Intro to Imitation Learning: From Why to How!

What is Imitation learning, Why do we need it and How to implement different algorithms of IL?

Apr 19, 2020 7 min read Technical, Artificial Intelligence

Jude is an amateur football player but a wannabe great player. Jude is a die-hard fan of Christiano Ronaldo and watches every time he is playing anywhere.

Jude wondered if he could exactly be like Ronaldo. If by humongous practice, he could imitate all skills Ronaldo has. He doesn’t care that while imitating if he is scoring a goal or not, he would just kick as Ronaldo would have kicked.

If I would kick exactly like Ronaldo, it would definitely be a goal!

Jude was fascinated by this idea, but also he was too lazy and loved programming(eternal bond). He thought why couldn’t he do something very similar in the virtual world, after all, he could fast forward this training process as he controls this virtual world.

Football image

Jude stumbled upon exactly what he was looking for

Imitation Learning

Continuing Jude’s story, as he watches Ronaldo a lot, he knows what he would do in numerous situations thrown at him. Let’s say Jude has practised and can mimic exactly Ronaldo in those exactly the same situations.

As the number of situations Ronaldo(or any football player) can be in is infinite, Jude can’t learn on all of them, how hard he tries! And since Jude was so busy in replicating Ronaldo, he didn’t learn anything when an unknown situation arises.
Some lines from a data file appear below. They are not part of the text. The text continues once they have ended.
<file path="src/rtl/alu_sequencer.sv">
// alu_sequencer
//   Command-side sequencer for the 4-bit-operand accumulator ALU. Up to
//   DEPTH (Function, Data) instructions are loaded through a valid/ready
//   port. A Start pulse then clears the ALU, issues one instruction per
//   cycle, captures the final 8-bit accumulator and pulses Done.
//
// Ports
//   Clock        rising-edge clock for all state
//   Reset_b      synchronous active-low reset
//   InValid      instruction load request
//   InFunction   opcode to store (00 add, 01 mul, 10 shl, 11 hold)
//   InData       operand to store
//   InReady      load accepted this cycle when high together with InValid
//   Start        begin executing the stored program
//   AluFunction  opcode driven to the ALU
//   AluData      operand driven to the ALU
//   AluClear     one-cycle clear of the ALU accumulator
//   AluResult    registered ALU accumulator value
//   Result       captured final accumulator value
//   Done         one-cycle pulse in the cycle after Result is updated
//   Busy         high in every state except IDLE
//   dbg_state    current FSM state, for observation only
//
// Load handshake: a load happens at a rising edge where InValid and
// InReady are both high. InReady only depends on state and count, never
// on InValid. Outside IDLE, InReady is low and InValid/Start are ignored.
module alu_sequencer (
    input  logic       Clock,
    input  logic       Reset_b,
    input  logic       InValid,
    input  logic [1:0] InFunction,
    input  logic [3:0] InData,
    output logic       InReady,
    input  logic       Start,
    output logic [1:0] AluFunction,
    output logic [3:0] AluData,
    output logic       AluClear,
    input  logic [7:0] AluResult,
    output logic [7:0] Result,
    output logic       Done,
    output logic       Busy,
    output logic [1:0] dbg_state
);

    localparam logic [3:0] DEPTH   = 4'd8;
    localparam logic [1:0] FN_HOLD = 2'b11;

    typedef enum logic [1:0] {
        ST_IDLE    = 2'd0,
        ST_CLEAR   = 2'd1,
        ST_RUN     = 2'd2,
        ST_CAPTURE = 2'd3
    } state_t;

    state_t     state_q, state_d;
    logic [3:0] count_q, count_d;
    logic [3:0] index_q, index_d;

    // Outputs are registered: their _d values describe the cycle that
    // follows the coming edge, so they are decoded from state_d/index_d.
    logic       in_ready_q, in_ready_d;
    logic [1:0] alu_function_q, alu_function_d;
    logic [3:0] alu_data_q, alu_data_d;
    logic       alu_clear_q, alu_clear_d;
    logic [7:0] result_q, result_d;
    logic       done_q, done_d;
    logic       busy_q, busy_d;

    // Program memory has no reset; only count decides which entries are live.
    logic [5:0] mem_q [0:7];
    logic       mem_we;
    logic [5:0] mem_rd;

    always_comb begin
        state_d        = state_q;
        count_d        = count_q;
        index_d        = index_q;
        result_d       = result_q;
        done_d         = 1'b0;
        mem_we         = 1'b0;

        case (state_q)
            ST_IDLE: begin
                if (InValid && (count_q < DEPTH)) begin
                    mem_we  = 1'b1;
                    count_d = count_q + 4'd1;
                end else if (Start && !InValid) begin
                    // A simultaneous InValid wins over Start, even when
                    // the load itself is dropped because memory is full.
                    state_d = ST_CLEAR;
                end
            end
            ST_CLEAR: begin
                index_d = 4'd0;
                state_d = (count_q != 4'd0) ? ST_RUN : ST_CAPTURE;
            end
            ST_RUN: begin
                index_d = index_q + 4'd1;
                if (index_q == count_q - 4'd1) begin
                    state_d = ST_CAPTURE;
                end
            end
            ST_CAPTURE: begin
                result_d = AluResult;
                done_d   = 1'b1;
                count_d  = 4'd0;
                state_d  = ST_IDLE;
            end
            default: begin
                state_d = ST_IDLE;
            end
        endcase

        mem_rd         = mem_q[index_d[2:0]];
        in_ready_d     = (state_d == ST_IDLE) && (count_d < DEPTH);
        busy_d         = (state_d != ST_IDLE);
        alu_clear_d    = (state_d == ST_CLEAR);
        alu_function_d = FN_HOLD;
        alu_data_d     = 4'd0;
        if (state_d == ST_RUN) begin
            alu_function_d = mem_rd[5:4];
            alu_data_d     = mem_rd[3:0];
        end
    end

    always_ff @(posedge Clock) begin
        if (!Reset_b) begin
            state_q        <= ST_IDLE;
            count_q        <= 4'd0;
            index_q        <= 4'd0;
            in_ready_q     <= 1'b1;
            alu_function_q <= FN_HOLD;
            alu_data_q     <= 4'd0;
            alu_clear_q    <= 1'b0;
            result_q       <= 8'h00;
            done_q         <= 1'b0;
            busy_q         <= 1'b0;
        end else begin
            state_q        <= state_d;
            count_q        <= count_d;
            index_q        <= index_d;
            in_ready_q     <= in_ready_d;
            alu_function_q <= alu_function_d;
            alu_data_q     <= alu_data_d;
            alu_clear_q    <= alu_clear_d;
            result_q       <= result_d;
            done_q         <= done_d;
            busy_q         <= busy_d;
        end
    end

    always_ff @(posedge Clock) begin
        if (mem_we) begin
            mem_q[count_q[2:0]] <= {InFunction, InData};
        end
    end

    assign InReady     = in_ready_q;
    assign AluFunction = alu_function_q;
    assign AluData     = alu_data_q;
    assign AluClear    = alu_clear_q;
    assign Result      = result_q;
    assign Done        = done_q;
    assign Busy        = busy_q;
    assign dbg_state   = state_q;

endmodule

</file>
<file path="config.mk">
export PLATFORM = sky130hd
export DESIGN_NAME = alu_sequencer
export DESIGN_NICKNAME = d
export VERILOG_FILES = /design/src/rtl/alu_sequencer.sv
export SDC_FILE = /design/constraint.sdc
export NUM_CORES = 1
export LEC_CHECK = 0
export ABC_CLOCK_PERIOD_IN_PS = 2780
export CORE_MARGIN = 2
export CORE_UTILIZATION = 55
export CTS_CLUSTER_DIAMETER = 60
export DETAILED_ROUTE_END_ITERATION = 7
export PLACE_DENSITY = 0.79
export SLEW_MARGIN = 5
export SYNTH_ARGS = -nofsm -noshare
export SYNTH_HDL_FRONTEND = slang
export SYNTH_SLANG_ARGS = --single-unit
</file>
<file path="constraint.sdc">
create_clock -name Clock -period 2.78 [get_ports Clock]
set_clock_uncertainty 0.2 [all_clocks]
set_input_delay 0.556 -clock Clock [delete_from_list [all_inputs] [get_ports Clock]]
set_output_delay 0.556 -clock Clock [all_outputs]
set_load 0.005 [all_outputs]
</file>
### Word-level counts from Yosys, hierarchy flattened

Memory sizes are Yosys's and may differ from the RTL's. A register that Yosys moved wholly into a read port is not among the register bits.
Index checks and enable logic that the tools add are counted.

| storage, ports and cells | value |
|---|---|
| flip-flop bits (word level) | 22 |
| bits in writable memories | 48 |
| input port bits | 18 |
| output and inout port bits | 20 |
| logic and storage cells | 45 |
| memories kept | 1 |

Memory list:

| name | depth | width | rd ports | clocked after memory_dff | write ports | line | source |
|---|---|---|---|---|---|---|---|
| mem_q | 8 | 6 | 1 | 1 | 1 | 70 | `logic [5:0] mem_q [0:7];` |

| operators by class | value |
|---|---|
| $add $sub $neg | 3 |
| order comparisons | 2 |
| equality and inequality tests | 6 |
| multiplexer cells | 13 |
| reductions and logical operators | 11 |

Operators with widths:

| kind | count |
|---|---|
| $pmux 4 s2 | 2 |
| $add 4x1->4 const B | 2 |
| $lt 4x4->1 const B | 2 |
| $pmux 2 s4 | 1 |
| $eq 2x2->1 const B | 3 |
| $mux 1 | 6 |
| $mux 2 | 3 |
| $eq 2x1->1 const B | 2 |
| $eq 4x4->1 | 1 |
| $logic_not 2->1 | 2 |
| $mux 4 | 1 |
| $reduce_bool 2->1 | 2 |
| $reduce_bool 4->1 | 1 |
| $sub 4x1->4 const B | 1 |
| $logic_and 1x1->1 | 3 |
| $logic_not 1->1 | 2 |
| $reduce_and 2->1 | 1 |

### Logic depth before layout (Yosys ltp)

| logic depth | value |
|---|---|
| depth in word-level cells | 8 |
| depth in mapped cells | 8 |
| mapped depth without buffers | 7 |

### Least setup slack after synthesis

Ideal clock, no wire load.

| path | value |
|---|---|
| path kind | reg-to-reg |
| start point | register state_q[0], in the netlist dbg_state[0] |
| end point | register alu_function_q[0], in the netlist AluFunction[0] |
| library setup time | 0.114 ns |
| data arrival time | 2.042 ns |
| required time | 2.466 ns |
| path slack | 0.424 ns |
| cell stages (with the launch flop) | 9 |
| path buffers | 1 |
| path through | dfxtp_1 inv_1 ha_1 nor2b_2 a31oi_4 buf_4 mux2_2 a2bb2oi_1 a21o_1 |

RTL lines:

| item | line | source |
|---|---|---|
| start: declaration | 55 | `state_t state_q, state_d;` |
| start signal: assignment | 139 | `state_q <= state_d;` |
| $eq 2x2->1 (tied with other cells) | 82 | `case (state_q)` |
| $pmux 2 s4 (*) | 82 |  |
| via state_d[1] | 55 |  |
| $eq 2x2->1 (*) | 120 | `if (state_d == ST_RUN) begin` |
| $reduce_and 2->1 (no source line) (*) | -- |  |
| $logic_not 1->1 (no source line) (*) | -- |  |
| end signal: assignment | 143 | `alu_function_q <= alu_function_d;` |
| end: declaration | 62 | `logic [1:0] alu_function_q, alu_function_d;` |

Mark *: on every way through the listed nets, which the timed path passes. The rest lies on a longest branch.
A chain may end at the register's enable or synchronous reset.

### Final worst setup path

| path | value |
|---|---|
| start point | register state_q[0], in the netlist dbg_state[0] |
| end point | register alu_function_q[1], in the netlist AluFunction[1] |

The elaborated chain is that of the path after synthesis.

==> run metrics <==
max_cap viols=0; CP endpoint kind=flop; largest family of logic cells by synthesized area=simple AND/OR/NAND/NOR gates; maximum vdd ir drop=about 630 uV; CTS hold repair buffers=0; CP Data Arrival Time=around 2.6 ns; Antenna diodes=0; reg2reg end=AluFunction[1]; Critical Path Fanout Max=25; flops & latches, synth=76; Vias=2034; Synth area leader=edfxtp_1; cells on worst reg2reg path=8; DRT Pass-1 Iters=4; post-synthesis xor/xnor area fraction=approximately 1.9%; antenna violations before repair=0; Clock Path Buffers=2; Max Freq=slightly below 0.4 GHz; post-synthesis compound-gate area fraction=under 10%; TritonCTS Buffers=9; Iteration-0 DRC Markers=roughly 130; Distinct cells, synth=47; Startpoint Class=flop; IO Count=38; layout cells sized above 1=between 10% and 20%; worst hold stages=2; Post-Synth Simple-Gate Area=10.94%; total routed wirelength=6167 um; hold_sp=Result[7]; DRC=0; setup TNS=0 ns; slew at the pin closest to its max-slew limit=~0.71 ns; Synth Warn #=0; Adder-Cell Fraction of Synth Area=under 10%; height of the die=a little over 80 um; post-synthesis async set-or-reset flop share=0%; Mapped Cells=about 250; DR WL/cell=between 15 and 20 um; row cnt=27; gr ovfl total=0; top-area cell type share of the netlist area=between 40% and 50%; CTS Sinks=between 70 and 80; final cell count without fillers=380; die area=roughly 6500 um2; Placer Congestion=0.7630; Reg2Reg Setup Slack=between 0.2 and 0.25 ns; Cells after DPL=364; Seq/Total Area, Yosys=roughly three fifths; count of final max-slew check failures=0; vias per cell=around 5.4; status=finished clean; Final min period=~2.6 ns; EDFF count, synth=48; first-pass GRT wire length=approximately 10000 um; synthesized area=about 3200 um2; Antenna Nets Post-Route=0; postcts setup bufs=0; Port Buffer Count=37; pin count of the biggest net entering global routing=26; DIE WIDTH=80.73 um; power per cell area=between 800 and 900 nW/um2; # H-tree levels=3; core area=5608 um2; Total GRT Usage=a little over a fifth; synth top area cells=edfxtp_1, dfxtp_1, mux2_2, mux2i_1, ha_1; # setup viols final=0; CP Data Required Time=2.83 ns; r2r startpoint=dbg_state[0]; starting density of the core=between 50% and 60%; clock slew at reported path FFs=0.08 ns; fin crit share=between 90 and 100%; CTS tree=built; hold worst-path end=Result[7]; LEAKAGE=~1.4 nW; CTS Root Cell=clkbuf_8; Worst slew margin=between 50% and 60%; cts repair resizes=0; most common cell after layout, fill and taps aside=edfxtp_1; final number of hold-violating endpoints=0; Final #Nets=between 300 and 400; Mean Syn Cell Area=about 13 um2; Final HPWL DP=~4200 um; Layout area overhead=23.69%; leading cell types in the layout, fill and taps excluded=edfxtp_1, clkdlybuf4s50_1, dfxtp_1; clk_lat worst skew=about 0.35 ns; HP Class=reg2reg; Mapped Nets=roughly 270; ys flop type=edfxtp_1; unrepaired setup endpoints after global routing=false; mux share of post-synthesis cell area=roughly a tenth; critical setup path kind=reg2reg; vias in the first global route=between 1500 and 2000
-- sequential cells by signal, indices dropped and copies added, names as in the netlist, 2 cells and up --
name / cells
mem_q: 48
Result: 8
AluData: 4
count_q: 4
index_q: 4
AluFunction: 2
dbg_state: 2
-- power breakdown --
part / leakage, nW / switching (mW) / internal (mW)
combinational: 0.678 / 0.537 / 0.462
sequential: 0.662 / 0.0514 / 1.33
clock: 0.0999 / 0.405 / 0.442
total: 1.44 / 0.993 / 2.23
-- how the worst max path moves through the flow --
| stage | startpoint | end | cells after the start |
|---|---|---|---|
| final | dbg_state[0] | AluFunction[1] | 8 |
| after global routing | dbg_state[0] | AluData[3] | 8 |
| after CTS | dbg_state[0] | AluData[0] | 8 |
| after detailed placement | dbg_state[0] | AluFunction[1] | 8 |
| after global placement | dbg_state[0] | AluFunction[0] | 8 |
| after floorplan | dbg_state[0] | AluFunction[0] | 8 |
-- cell type report --
| cell class | instances | area [um2] |
|---|---|---|
| Clock buffer | 11 | 141.4 |
| Clock inverter | 5 | 60.06 |
| Fill cell | 410 | 1603 |
| Inverter | 8 | 30.03 |
| Multi-Input combinational cell | 150 | 1141 |
| Sequential cell | 76 | 2002 |
| Tap cell | 72 | 90.09 |
| Timing Repair Buffer | 58 | 540.5 |
-- kinds of logic (layout without fill, tap and decap cells) --
kind of cell | after synthesis | count (layout)
flops | 76 | 76
xor+xnor | 7 | 7
buf+inv | 20 | 82
simple gates | 67 | 67
compound gates | 36 | 36
mux | 32 | 32
fa+ha+maj | 8 | 8
-- layer usage --
metal | wire (um) | vias up | share of wire, % | GRT usage (%)
li1 | - | 1006 | - | -
met1 | 2854 | 966 | 46 | 28.77
met2 | 2850 | 52 | 46 | 31.83
met3 | 323 | 10 | 5.2 | 3.778
met4 | 139 | 0 | 2.3 | 11.19
met5 | 0 | - | 0 | 0
-- cells in the mapped netlist (5+ instances only) --
library cell and count:
nor2_1 16, dfxtp_1 28, inv_1 8, edfxtp_1 48
o21ai_0 5, nor2b_1 12, nand2_1 12, mux2i_1 14
o22ai_1 5, mux2_1 5, ha_1 8, a21oi_1 6
nor3_1 7, mux2_2 13, and2_1 5
-- worst max-delay path, cell delays in order, from the launching register on --
cell and delay (ns):
dfxtp_1 0.42, inv_1 0.09, ha_1 0.56, nor2b_2 0.10, a31oi_4 0.18, buf_12 0.21, mux2_2 0.36, o22a_1 0.19
a21o_1 0.15
-- metrics by stage --
stage               area, um2  power, mW  setup slack [ns]  hold WS [ns]  utilization, %
finish                   4005      3.226            0.2019        0.3238           71.42
global route             4005      3.391          0.005598        0.3568           71.42
CTS                      4005      3.242            0.2053        0.3278           71.42
detailed placement       3804      2.397            0.2475        0.3087           67.83
global placement         3804      2.374            0.2791        0.2999           67.83
floorplan                3238      2.024            0.4235        0.3077               -
(Power assumes the default switching activity.)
Also, since Jude is human just like us, there is nothing like exactly like Ronaldo. However hard he try, there would be some scope of mistake every time!

We would see above circumstances projected mathematically later.

We can be wrong, or we can know it, but we can’t do both at the same time

If you understood Jude, you got Imitation learning. 😄

Different Learning Paradigms

Let us quickly define three verticals of machine learning which would help define our problem statement.

Supervised learning: Basically Find x_s and y_s, define a model and fit model to predict y_s.
Unsupervised learning: We wish to inherently learn the structure of data without explicitly using labels.
Reinforcement learning: It’s about taking suitable actions in order to maximize reward in an environment.

Now Why Imitation Learning?

Now consider that Jude won’t use Imitation learning as of now and want to train himself for every situation with objective being shooting a goal using Reinforcement learning.

In RL setting, reward for shooting a goal would be +1 and for rest it would be 0. As you know, this kind of reward is very sparse in nature. There may be handful of time where agent(Jude in our case!) would receive a positive reward to learn from.

The reward sparsity is one of the issues that hinders us in beating Montezuma’s Revenge — a notoriously hard Atari 2600 game, that has not been cracked yet.

Another issue is one we discussed above, we need virtual simulators to fasten this process of learning but what if we don’t have one or we want to learn something in real life?

Imitation learning can potentially solve these problems and also a bunch of others.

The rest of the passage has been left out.